Despite his exceptional talent, Jacky still has to practise hard, spending hours behind the wheel. He has been racing in a series of heats and qualifiers every month - one race every 20 days.
Go-karting is almost always the first step to a racing career in the big leagues such as Formula One. It helps equip young racers with the skills required for high- speed racing, such as quick reflexes and the ability to make quick decisions, Chan says.
Jacky, a Form Two student at Jockey Club Ti-I College, is also heavily involved in other sports, including swimming, tennis and even triathlon. All these activities help build up his strength, which is essential for a career in motor racing.
There's little time to relax even on a weekend as he trains in Macau and Shenzhen.
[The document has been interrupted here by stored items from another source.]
## config.mk

```make
export PLATFORM = sky130hd
export DESIGN_NAME = gerador_pulso
export DESIGN_NICKNAME = d
export VERILOG_FILES = /design/src/rtl/gerador_pulso.sv
export SDC_FILE = /design/constraint.sdc
export NUM_CORES = 1
export LEC_CHECK = 0
export CAP_MARGIN = 0
export CORE_MARGIN = 4
export CORE_UTILIZATION = 30
export DETAILED_ROUTE_END_ITERATION = 6
export RECOVER_POWER = 100
export SLEW_MARGIN = 30
export SYNTH_ARGS = -nofsm -noshare
export SYNTH_HDL_FRONTEND = slang
export SYNTH_SLANG_ARGS = --single-unit
```

## constraint.sdc

```tcl
create_clock -name clk -period 1.9 [get_ports clk]
set_input_delay 0.285 -clock clk [delete_from_list [all_inputs] [get_ports clk]]
set_output_delay 0.285 -clock clk [all_outputs]
set_load 0.005 [all_outputs]
```

## src/rtl/gerador_pulso.sv

```systemverilog
// -----------------------------------------------------------------------------
// gerador_pulso
//
// Turns single-cycle strobes (for example rising-edge detections) back into
// clean level pulses of PULSE_LEN cycles. Each pulse is followed by a forced
// low gap of GAP_LEN cycles. Every channel is independent and has its own
// counter, its own busy flag and a sticky flag for strobes it had to drop.
//
// Per-channel states:
//   OCIOSO - idle, waiting for a strobe
//   ATIVO  - pulse output high, counting down PULSE_LEN cycles
//   PAUSA  - forced low gap, counting down GAP_LEN cycles
//
// Build option (macro RETRIGGER_EN):
//   defined   - a strobe in ATIVO reloads the pulse counter, which extends
//               the pulse. A strobe on the final ATIVO cycle also reloads, so
//               the output stays high with no low cycle. Strobes in PAUSA are
//               still dropped.
//   undefined - strobes in ATIVO are dropped and set perdido (default build).
// -----------------------------------------------------------------------------
module gerador_pulso #(
  parameter int CHANNELS  = 2,
  parameter int PULSE_LEN = 4,  // output high time in cycles, >= 1
  parameter int GAP_LEN   = 2   // forced low time after each pulse, >= 0
) (
  input  logic                clk,
  input  logic                rst,
  input  logic [CHANNELS-1:0] dispara,
  output logic [CHANNELS-1:0] pulso,
  output logic [CHANNELS-1:0] ocupado,
  output logic [CHANNELS-1:0] perdido
);

  // Counter must hold the larger of the two reload values.
  localparam int MAX_LEN = (PULSE_LEN > GAP_LEN) ? PULSE_LEN : GAP_LEN;
  localparam int CNT_W   = $clog2(MAX_LEN + 1);

  localparam logic [CNT_W-1:0] PULSE_RELOAD = CNT_W'(PULSE_LEN - 1);
  localparam logic [CNT_W-1:0] GAP_RELOAD   =
    (GAP_LEN > 0) ? CNT_W'(GAP_LEN - 1) : '0;
  localparam logic [CNT_W-1:0] CNT_ONE      = CNT_W'(1);

`ifdef RETRIGGER_EN
  localparam bit RETRIGGER = 1'b1;
`else
  localparam bit RETRIGGER = 1'b0;
`endif

  typedef enum logic [1:0] {
    OCIOSO = 2'b00,
    ATIVO  = 2'b01,
    PAUSA  = 2'b10
  } estado_t;

  // Per-channel state and countdown
  estado_t          r_estado     [CHANNELS];
  logic [CNT_W-1:0] r_cnt        [CHANNELS];
  estado_t          w_estado_prox[CHANNELS];
  logic [CNT_W-1:0] w_cnt_prox   [CHANNELS];

  // Registered outputs and their next values
  logic [CHANNELS-1:0] r_pulso;
  logic [CHANNELS-1:0] r_ocupado;
  logic [CHANNELS-1:0] r_perdido;
  logic [CHANNELS-1:0] w_pulso_prox;
  logic [CHANNELS-1:0] w_ocupado_prox;
  logic [CHANNELS-1:0] w_perdido_prox;
  logic [CHANNELS-1:0] w_descarte;

  // Next-state, counter and output decode for every channel
  always_comb begin
    for (int i = 0; i < CHANNELS; i++) begin
      // NOTE: every signal gets a default before the case so no path leaves it
      // unassigned; otherwise synthesis would infer a latch to hold the value.
      w_estado_prox[i] = r_estado[i];
      w_cnt_prox[i]    = r_cnt[i];
      w_descarte[i]    = 1'b0;

      unique case (r_estado[i])
        OCIOSO: begin
          if (dispara[i]) begin
            w_estado_prox[i] = ATIVO;
            w_cnt_prox[i]    = PULSE_RELOAD;
          end
        end

        ATIVO: begin
          if (RETRIGGER && dispara[i]) begin
            // Reload keeps the output high, including on the final cycle.
            w_cnt_prox[i] = PULSE_RELOAD;
          end else if (r_cnt[i] == '0) begin
            if (GAP_LEN > 0) begin
              w_estado_prox[i] = PAUSA;
              w_cnt_prox[i]    = GAP_RELOAD;
            end else begin
              w_estado_prox[i] = OCIOSO;
            end
          end else begin
            w_cnt_prox[i] = r_cnt[i] - CNT_ONE;
          end
          // Without retrigger, a strobe during the pulse is lost.
          w_descarte[i] = dispara[i] && !RETRIGGER;
        end

        PAUSA: begin
          // Strobes are dropped for the whole gap, last cycle included.
          w_descarte[i] = dispara[i];
          if (r_cnt[i] == '0) begin
            w_estado_prox[i] = OCIOSO;
          end else begin
            w_cnt_prox[i] = r_cnt[i] - CNT_ONE;
          end
        end

        default: begin
          // Unused encoding: recover to idle.
          w_estado_prox[i] = OCIOSO;
          w_cnt_prox[i]    = '0;
        end
      endcase

      // Outputs are registered copies of the next state so they line up with it.
      w_pulso_prox[i]   = (w_estado_prox[i] == ATIVO);
      w_ocupado_prox[i] = (w_estado_prox[i] != OCIOSO);
      w_perdido_prox[i] = r_perdido[i] | w_descarte[i];
    end
  end

  // State, counter and output registers with asynchronous reset
  always_ff @(posedge clk or posedge rst) begin
    if (rst) begin
      // NOTE: the per-channel arrays are a handful of flops, not a RAM, so they
      // are reset together with the outputs to give a known idle start.
      for (int i = 0; i < CHANNELS; i++) begin
        r_estado[i] <= OCIOSO;
        r_cnt[i]    <= '0;
      end
      r_pulso   <= '0;
      r_ocupado <= '0;
      r_perdido <= '0;
    end else begin
      // NOTE: non-blocking assignments so every register samples the values
      // from before this edge, independent of statement order.
      for (int i = 0; i < CHANNELS; i++) begin
        r_estado[i] <= w_estado_prox[i];
        r_cnt[i]    <= w_cnt_prox[i];
      end
      r_pulso   <= w_pulso_prox;
      r_ocupado <= w_ocupado_prox;
      r_perdido <= w_perdido_prox;
    end
  end

  assign pulso   = r_pulso;
  assign ocupado = r_ocupado;
  assign perdido = r_perdido;

endmodule

```

==> flow_metrics.tcl <==
set metrics [dict create \
    clock_path_buffers 2 \
    synth-seq-cells 16 \
    fin_nets 130 \
    post-dp-hpwl_mm 1.29 \
    syn_inst 99 \
    htreeDepth 1 \
    clk_pin_slew_worst_paths_ns 0.10 \
    post-synth-top-area-fraction_pct 42.6 \
    synth-xor-area-share_pct 0 \
    drt-initial-drc-count 15 \
    maxSlewHeadroom_pct 58.7 \
    holdBufCountCts 0 \
    crit_path_top_delay_cell "or4_1" \
    synth.cells.most_frequent "16 x dfrtp_1, 15 x inv_1, 12 x ha_1, 12 x nor2_1, 7 x a21oi_1" \
    synth_adder_area_share_pct 16.0 \
    drv_cap 0 \
    dieArea_um2 4090 \
    finalClockSkew_ns 0.000850 \
    die_y_um 64.0 \
    timing.reg2reg.setup_slack_ns 0.14 \
    drtPass1Iterations 4 \
    rsz0062_at_grt "false" \
    vias 722 \
    chipWidth_um 64.0 \
    crit_arrival_ns 1.99 \
    fin_crit_sh_pct 92.7 \
    cts_buffers 3 \
    syn_to_final_growth_pct 20.1 \
    setup_tns_ns 0 \
    crit_type "flip-flop to flip-flop" \
    cts_tree "done" \
    ant_nets 0 \
    report.final.slew_viol_count 0 \
    synth_compound_area_share_pct 19.0 \
    wl_per_cell_um 10.8 \
    cts_setup_buffers 0 \
    synth_top_cell_by_area "dfrtp_1" \
    start_util_pct 31.0 \
    yosysSeqAreaShare_pct 42.6 \
    numClockSinks 16 \
    synth.distinct_cells 27 \
    vias_per_cell 4.60 \
    crit_chain "inv_1, ha_1, nor2b_1, a21o_1, or4_1, nand3_1" \
    synth-simple-area-share_pct 16.4 \
    hold_viol 0 \
    drive_above_1_share_pct 5.31 \
    fillers 312 \
    core-area_um2 3030 \
    io_pins 10 \
    synth_most_common_cell "dfrtp_1" \
    grt_usage_pct 9.53 \
    setup_viol_count_final 0 \
    ys.flop_type "dfrtp_1" \
    synth.area.mux_share_pct 0 \
    clk_latency_ns 0.28 \
    ys.warnings.count 0 \
    num_antenna_cells 0 \
    grt_pass1_wl_mm 3.11 \
    rows 20 \
    synth_top_family_by_area "compound AO/OA/AOI/OAI gates" \
    portBuffers 9 \
    p_per_area_nw_per_um2 1550 \
    hold_class "flip-flop to flip-flop" \
    synth_enable_flop_cells 0 \
    cp_max_fo 5 \
    grt_max_degree 17 \
    cp-endpoint "r_cnt[2]$_DFFE_PP0P_" \
    cp-end-kind "flip-flop" \
    worstPathRequired_ns 2.13 \
    utilization_pct 37.3 \
    grt_overflow 0 \
    cts_resized 0 \
    antenna_found_initial 0 \
    critPathLaunch "r_estado[0]$_DFF_PP0_" \
    synth_area_leaders "dfrtp_1 43%, ha_1 16%, inv_1 6.0%" \
    synth-async-reset-ratio_pct 100 \
    peakVddDrop_v 0.000765 \
    grt_pass1_vias 755 \
    status "completed" \
    stdcell_area_um2 1130 \
    max_freq_ghz 0.567 \
    r2r_cells 6 \
    tightest_slew_ns 0.618 \
    post_dp_cell_area_um2 1090 \
    r2r_end "r_cnt[2]$_DFFE_PP0P_" \
    critPathLaunchType "flip-flop" \
    clock-root-buffer "clkbuf_4" \
    r2r-start "r_estado[0]$_DFF_PP0_" \
    place_congestion 0.793 \
    synthesis.area_um2 940 \
    routed_wl_mm 1.70 \
    post-route-min-period_ns 1.76 \
    cp_slowest_stage_delay_ns 0.50 \
    synth_fp_nets 115 \
    route.detailed.drc 0 \
    p_leak_nw 0.527 \
    avgSynthCellArea_um2 9.49 \
]
-- worst max-delay path, delay by kind of cell, from the launching register on --
kind,cells,cell delay (ns)
DFF,1,0.41
AOI/OAI and AO/OA,1,0.21
and+or+nand+nor,3,0.76
buffers and inverters,1,0.08
adders and majority gates,1,0.25
-- final cells by class --
cell class	count	area, µm²	area share (%)
multi-input cells	68	483	42.8
flip-flops and latches	16	400	35.5
repair buffers	10	97.6	8.65
inverters	15	56.3	4.99
well taps	44	55.1	4.88
clock buffers	4	36.3	3.22
-- layer usage --
metal / track usage, % / vias up / part of all wire [%]
met5: 0 / - / 0
met4: 3.77 / 0 / 0.88
met3: 3.34 / 2 / 3.5
met2: 17.0 / 10 / 52
met1: 10.1 / 341 / 44
li1: - / 369 / -
-- cells in the final DEF (no fill, tap or decap), types with 2 or more instances in the layout --
cell type        netlist  layout
a21o_1                 3       3
a21oi_1                7       7
a22o_1                 2       2
clkbuf_4               0       3
clkdlybuf4s50_1        0       2
dfrtp_1               16      16
dlygate4sd3_1          0       7
ha_1                  12      12
inv_1                 15      15
nand2_1                3       3
nand2b_1               3       3
nand3b_1               2       2
nor2_1                12      12
nor2b_1                3       3
o21ai_0                1       4
o22ai_1                2       2
o31ai_1                3       3
-- cells by family after synthesis --
kind of cell	after synthesis
AO/OA/AOI/OAI	27
adder cells (fa/ha/maj)	12
buffers and inverters	15
flip-flops	16
AND/OR/NAND/NOR	29
-- metrics by stage --
step	total power, mW	worst slack, ns	hold WS, ns	instances
2_1_floorplan	1.28	0.263	0.199	99
3_3_place_gp	1.53	0.184	0.442	153
3_5_place_dp	1.55	0.157	0.446	153
4_1_cts	1.79	0.138	0.410	157
5_1_grt	1.94	0.0310	0.483	157
6_report	1.75	0.138	0.455	157
-- state kept, by name (all words and copies together) (netlist names) --
name / count
ocupado: 2
perdido: 2
pulso: 2
r_cnt: 6
r_estado: 4
-- how the worst min path moves through the flow --
| stage | start | end | depth (start not counted) |
|---|---|---|---|
| 6_report | perdido[1]$_DFF_PP0_ | perdido[1]$_DFF_PP0_ | 1 |
| 5_1_grt | perdido[1]$_DFF_PP0_ | perdido[1]$_DFF_PP0_ | 1 |
| 4_1_cts | rst | r_cnt[0]$_DFFE_PP0P_ | 2 |
| 3_5_place_dp | perdido[1]$_DFF_PP0_ | perdido[1]$_DFF_PP0_ | 1 |
| 3_3_place_gp | perdido[0]$_DFF_PP0_ | perdido[0]$_DFF_PP0_ | 1 |
| 2_1_floorplan | rst | ocupado[0]$_DFF_PP0_ | 1 |
-- where the power goes --
| part | switching [mW] | internal (mW) |
|---|---|---|
| Combinational | 0.524 | 0.427 |
| Clock | 0.111 | 0.117 |
| Sequential | 0.0860 | 0.484 |
| Total | 0.721 | 1.03 |
Note: power is estimated with default switching activity, not from simulation.
==> edit 1 (config.mk and constraints unchanged) <==
Reset style: synchronous (`rst`), changed in one clocked block. Comments in the files are not updated.
--- a/src/rtl/gerador_pulso.sv
+++ b/src/rtl/gerador_pulso.sv
@@ -128,5 +128,5 @@
 
   // State, counter and output registers with asynchronous reset
-  always_ff @(posedge clk or posedge rst) begin
+  always_ff @(posedge clk) begin
     if (rst) begin
       // NOTE: the per-channel arrays are a handful of flops, not a RAM, so they
Formal check against the unedited RTL: differs if rst is asserted again (counterexample within 4 cycles, from zero or initial values and one cycle with rst high); with rst held inactive, the same outputs for 10 cycles.
==> edit 1 against the original RTL <==
  * Via count increased by 2.9%
  * Largest cell class unchanged
  * Total power decreased by 24%
  * First-iteration DRC count increased to 3.1 times the old value
  * Count of clock-buffer cells in the layout stayed put
  * Synthesized cell count up 3.0%
  * Cell area decreased by 6.5%
  * Critical path type unchanged
  * Synthesized area shrank 5.3%
  * Sequential cell count stayed put
  * Worst setup slack better by 0.13 ns
  * Wire length shrank 4.5%
  * Fmax is 8.0% higher
==> edit 1: results (changes against the original RTL) <==
[metrics] status: finished clean
[metrics] leakage: 0.000450 uW (-14%)
[metrics] drt total wl: 1620 um (-4.5%)
[metrics] largest cells by area after synthesis: sky130_fd_sc_hd__dfxtp_1 36%, sky130_fd_sc_hd__ha_1 17%, sky130_fd_sc_hd__a21oi_1 5.6%
[metrics] routing usage on met3: 3.42% (+0.078 points)
[metrics] Slowest-stage cell, CP: sky130_fd_sc_hd__dfxtp_1
[metrics] arrival time of data at the critical path endpoint: 1.81 ns (-0.18 ns)
[metrics] GR Util All Layers: 8.91% (-0.62 points)
[metrics] Top Family by Delay on Critical Path: compound AO/OA/AOI/OAI gates
[metrics] final weighted congestion in routability-driven placement: 0.785 (-1.1%)
[metrics] met1 Resource Use GR: 9.71% (-0.40 points)
[metrics] pin count of the biggest net entering global routing: 14 (-3)
[metrics] wire length of the first global-routing pass: 2900 um (-6.8%)
[metrics] Via-to-Cell Ratio: 5.12 (+11%)
[metrics] sum of routed wire segments on met1: 740 um (-0.13%)
[metrics] total of fill cells in the finished design: 278 (-11%)
[metrics] syn_nets: 118 (+2.6%)
[metrics] top post-synthesis cells by count: 16 x sky130_fd_sc_hd__dfxtp_1, 13 x sky130_fd_sc_hd__inv_1, 12 x sky130_fd_sc_hd__ha_1
[metrics] sequential cell area fraction in the yosys report: 36.0% (-6.6 points)
[metrics] Slew Limit Headroom: 69.4% (+11 points)
[metrics] Layout Nets: 131 (+0.77%)
[metrics] Final HPWL DP: 1270 um (-1.5%)
[metrics] met2 Usage GRT: 16.4% (-0.65 points)
[metrics] highest ir drop seen on vdd: 0.435 mV (-43%)
[metrics] Largest stage delay, worst path: 0.41 ns (-0.09 ns)
[metrics] Synth async-reset ratio: 0% (-100 points)
[metrics] worst setup slack after placement: 0.301 ns (+0.143 ns)
[metrics] Clock Skew: 0.00682 ns (+0.00597 ns)
[metrics] proportion of layout cells with a drive suffix above 1: 4.39% (-0.92 points)
[metrics] number of buffers on the longest clock path: 2 (unchanged)
[metrics] DRC marker count from the first detailed-route iteration: 47 (+32)
[metrics] wire length on met2: 810 um (-8.0%)
[metrics] vias in the first global route: 753 (-0.26%)
[metrics] clock insertion delay at the later pin of the skew report: 0.29 ns
[metrics] main flop type after synthesis: sky130_fd_sc_hd__dfxtp_1
## edit 1: cell families after synthesis
logic type	share of synthesized area [%]
adder cells (fa/ha/maj)	16.9
flip-flops	36.0
buffers and inverters	6.33
AO/OA/AOI/OAI	21.5
multiplexers	1.13
AND/OR/NAND/NOR	18.1
## edit 1: area by class of cell
class	count	area [sq um]	area share, %
Timing Repair Buffer	10	97.6	9.25
Tap cell	31	38.8	3.68
Clock buffer	4	36.3	3.44
Sequential cell	16	320	30.4
Multi-Input combinational cell	71	513	48.6
Inverter	13	48.8	4.63
## edit 1: power by group
| part | internal [uW] | switching (uW) | total (uW) |
|---|---|---|---|
| clock network | 117 | 110 | 226 |
| registers | 437 | 59.0 | 496 |
| logic | 286 | 319 | 605 |
| total | 840 | 488 | 1330 |
## edit 1: worst paths after layout
path	startpoint	end	slack (ns)	cells past startpoint
max	r_estado[0][3]	r_cnt[0][5]	0.27	6
min	r_cnt[0][1]	r_cnt[0][1]	0.46	2
max reg2reg	r_estado[0][3]	r_cnt[0][5]	0.27	6
min reg2reg	r_cnt[0][1]	r_cnt[0][1]	0.46	2
## edit 1: worst reg2reg max path, cell delays in order (launching register included)
cell and delay, ns:
sky130_fd_sc_hd__dfxtp_1 0.41, sky130_fd_sc_hd__inv_1 0.08, sky130_fd_sc_hd__ha_1 0.24, sky130_fd_sc_hd__nor2b_1 0.16, sky130_fd_sc_hd__a21oi_1 0.37, sky130_fd_sc_hd__o22ai_1 0.14
sky130_fd_sc_hd__o2bb2ai_1 0.13
## edit 1: through the flow
| stage | instance area [sq um] | cells |
|---|---|---|
| after floorplan | 890 | 102 |
| after global placement | 1020 | 141 |
| after detailed placement | 1020 | 141 |
| after CTS | 1050 | 145 |
| after global routing | 1050 | 145 |
| final | 1050 | 145 |
==> edit 2 (same settings) <==
Made on the original files. The parameter `PULSE_LEN` goes from 4 to 2.
--- a/src/rtl/gerador_pulso.sv
+++ b/src/rtl/gerador_pulso.sv
@@ -21,5 +21,5 @@
 module gerador_pulso #(
   parameter int CHANNELS  = 2,
-  parameter int PULSE_LEN = 4,  // output high time in cycles, >= 1
+  parameter int PULSE_LEN = 2,  // output high time in cycles, >= 1
   parameter int GAP_LEN   = 2   // forced low time after each pulse, >= 0
 ) (
Behaviour: not the same (a bounded check fails within 4 cycles, from zero or initial values and one cycle with rst high).
==> edit 2 against the original RTL <==
  * Clock power is 3% lower
  * Cell area is 12% lower
  * Largest power group unchanged
  * Critical path type unchanged
  * Largest cell class unchanged
  * Sequential cell count down 2
  * Total power is 16% lower
  * Utilization decreased by 1.1 points
  * Synthesized area down 8.3%
  * Wire length down 12%
  * Worst setup slack improved by 0.19 ns
==> edit 2: results (changes against the original RTL) <==
[metrics] leakage: 0.000480 uW (-8.8%)
[metrics] Clock Skew: 0.00430 ns (+0.00345 ns)
[metrics] wire length of the first global-routing pass: 2550 um (-18%)
[metrics] Layout Nets: 113 (-13%)
[metrics] count of distinct cell types in the synthesized netlist: 20 (-26%)
[metrics] proportion of layout cells with a drive suffix above 1: 7.45% (+2.1 points)
[metrics] status: finished clean
[metrics] arrival time of data at the critical path endpoint: 1.75 ns (-0.24 ns)
[metrics] total of fill cells in the finished design: 285 (-8.7%)
[metrics] Crit Path Max Fanout: 4 (-1)
[metrics] met3 layer wire length in the routed design: 89 um (+48%)
[metrics] Largest stage delay, worst path: 0.41 ns (-0.09 ns)
[metrics] largest cells by area after synthesis: sky130_fd_sc_hd__dfrtp_1 41%, sky130_fd_sc_hd__ha_1 20%, sky130_fd_sc_hd__inv_1 4.8%
[metrics] pin count of the biggest net entering global routing: 15 (-2)
[metrics] Worst R2R Path Depth: 5 (-1)
[metrics] total number of vias: 622 (-14%)
[metrics] DRC marker count from the first detailed-route iteration: 21 (+6)
[metrics] R2R Path Start: r_estado[2]
[metrics] sequential cell area fraction in the yosys report: 40.6% (-2.0 points)
[metrics] top post-synthesis cells by count: 14 x sky130_fd_sc_hd__dfrtp_1, 14 x sky130_fd_sc_hd__ha_1, 11 x sky130_fd_sc_hd__inv_1
[metrics] GR Util All Layers: 9.28% (-0.25 points)
[metrics] drt total wl: 1500 um (-12%)
[metrics] Final HPWL DP: 1160 um (-11%)
[metrics] registers with the most flip-flops: r_cnt x4, r_estado x4
[metrics] Top Family by Delay on Critical Path: flip-flops
[metrics] Worst R2R Setup Slack: 0.32 ns (+0.19 ns)
[metrics] Slew @ Worst Pin: 0.530 ns (-0.0887 ns)
[metrics] final weighted congestion in routability-driven placement: 0.775 (-2.3%)
[metrics] worst hold slack after final layout: 0.456 ns (+0.00127 ns)
## edit 2: metrics by stage
| step | instance area, sq um | std cells | setup WS [ns] |
|---|---|---|---|
| after floorplan | 862 | 81 | 0.432 |
| after global placement | 991 | 121 | 0.361 |
| after detailed placement | 991 | 121 | 0.334 |
| after CTS | 1030 | 125 | 0.316 |
| after global routing | 998 | 125 | 0.172 |
| final | 998 | 125 | 0.324 |
## edit 2: final timing paths
kind / to
worst max-delay path: r_cnt[3]
worst min-delay path: perdido[1]
worst max register to register: r_cnt[3]
worst min register to register: perdido[1]
max in group asynchronous: r_estado[2]
min in group asynchronous: r_estado[3]
## edit 2: final cells by class
class,instances,area share (%)
inverters,11,4.14
well taps,31,3.88
flip-flops and latches,14,35.1
multi-input cells,56,44.2
clock buffers,4,3.63
repair buffers,9,9.02
## edit 2: report_power, final
group	internal [uW]	switching [uW]	leakage (uW)	total [uW]
clock network	117	104	0.0000210	221
registers	415	72.5	0.000168	487
logic	368	387	0.000292	755
total	899	564	0.000480	1460
## edit 2: layer usage
| metal | global-route usage [%] | up-vias |
|---|---|---|
| li1 | - | 298 |
| met1 | 9.73 | 308 |
| met3 | 4.40 | 2 |
| met4 | 2.73 | 0 |
| met5 | 0 | - |
| met2 | 16.4 | 14 |
## edit 2: kinds of logic (layout without fill, tap and decap cells)
group | count (synthesis) | count (layout) | synth area share, %
compound gates | 18 | 18 | 16.0
fa+ha+maj | 14 | 14 | 20.3
buf+inv | 11 | 24 | 4.79
flops | 14 | 14 | 40.6
mux | 4 | 4 | 4.93
simple gates | 20 | 20 | 13.4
It has been difficult for Jacky to train in Hong Kong since the city's only go-kart circuit closed down about a year ago. A fatal accident at the site saw a British teenager killed when her scarf became entangled in her kart.
"Every sport has its risks, even running. I'm not worried," Chan says. "It is having the appropriate training and safety equipment that matters. He just needs training and also a good balance between his studies and practice."
But Jacky still hasn't forgotten his worst accident, which occurred in the 2007 Asian Karting Open Championship in Indonesia. He was thrown off his kart when it flipped upside down. "I'm glad I didn't give up though," he says. Only 10 at the time, he was determined to complete the race, and finally crossed the line, to his surprise, in third place. "There is always hope if you go for it," says Jacky.
This week, he is Hong Kong's sole representative at the Winter Cup KF3 in Italy, where he will compete against the best young drivers from around the globe.
So what's Jacky's ultimate aim? That's easy, he says: to be the world's first Chinese Formula One racer.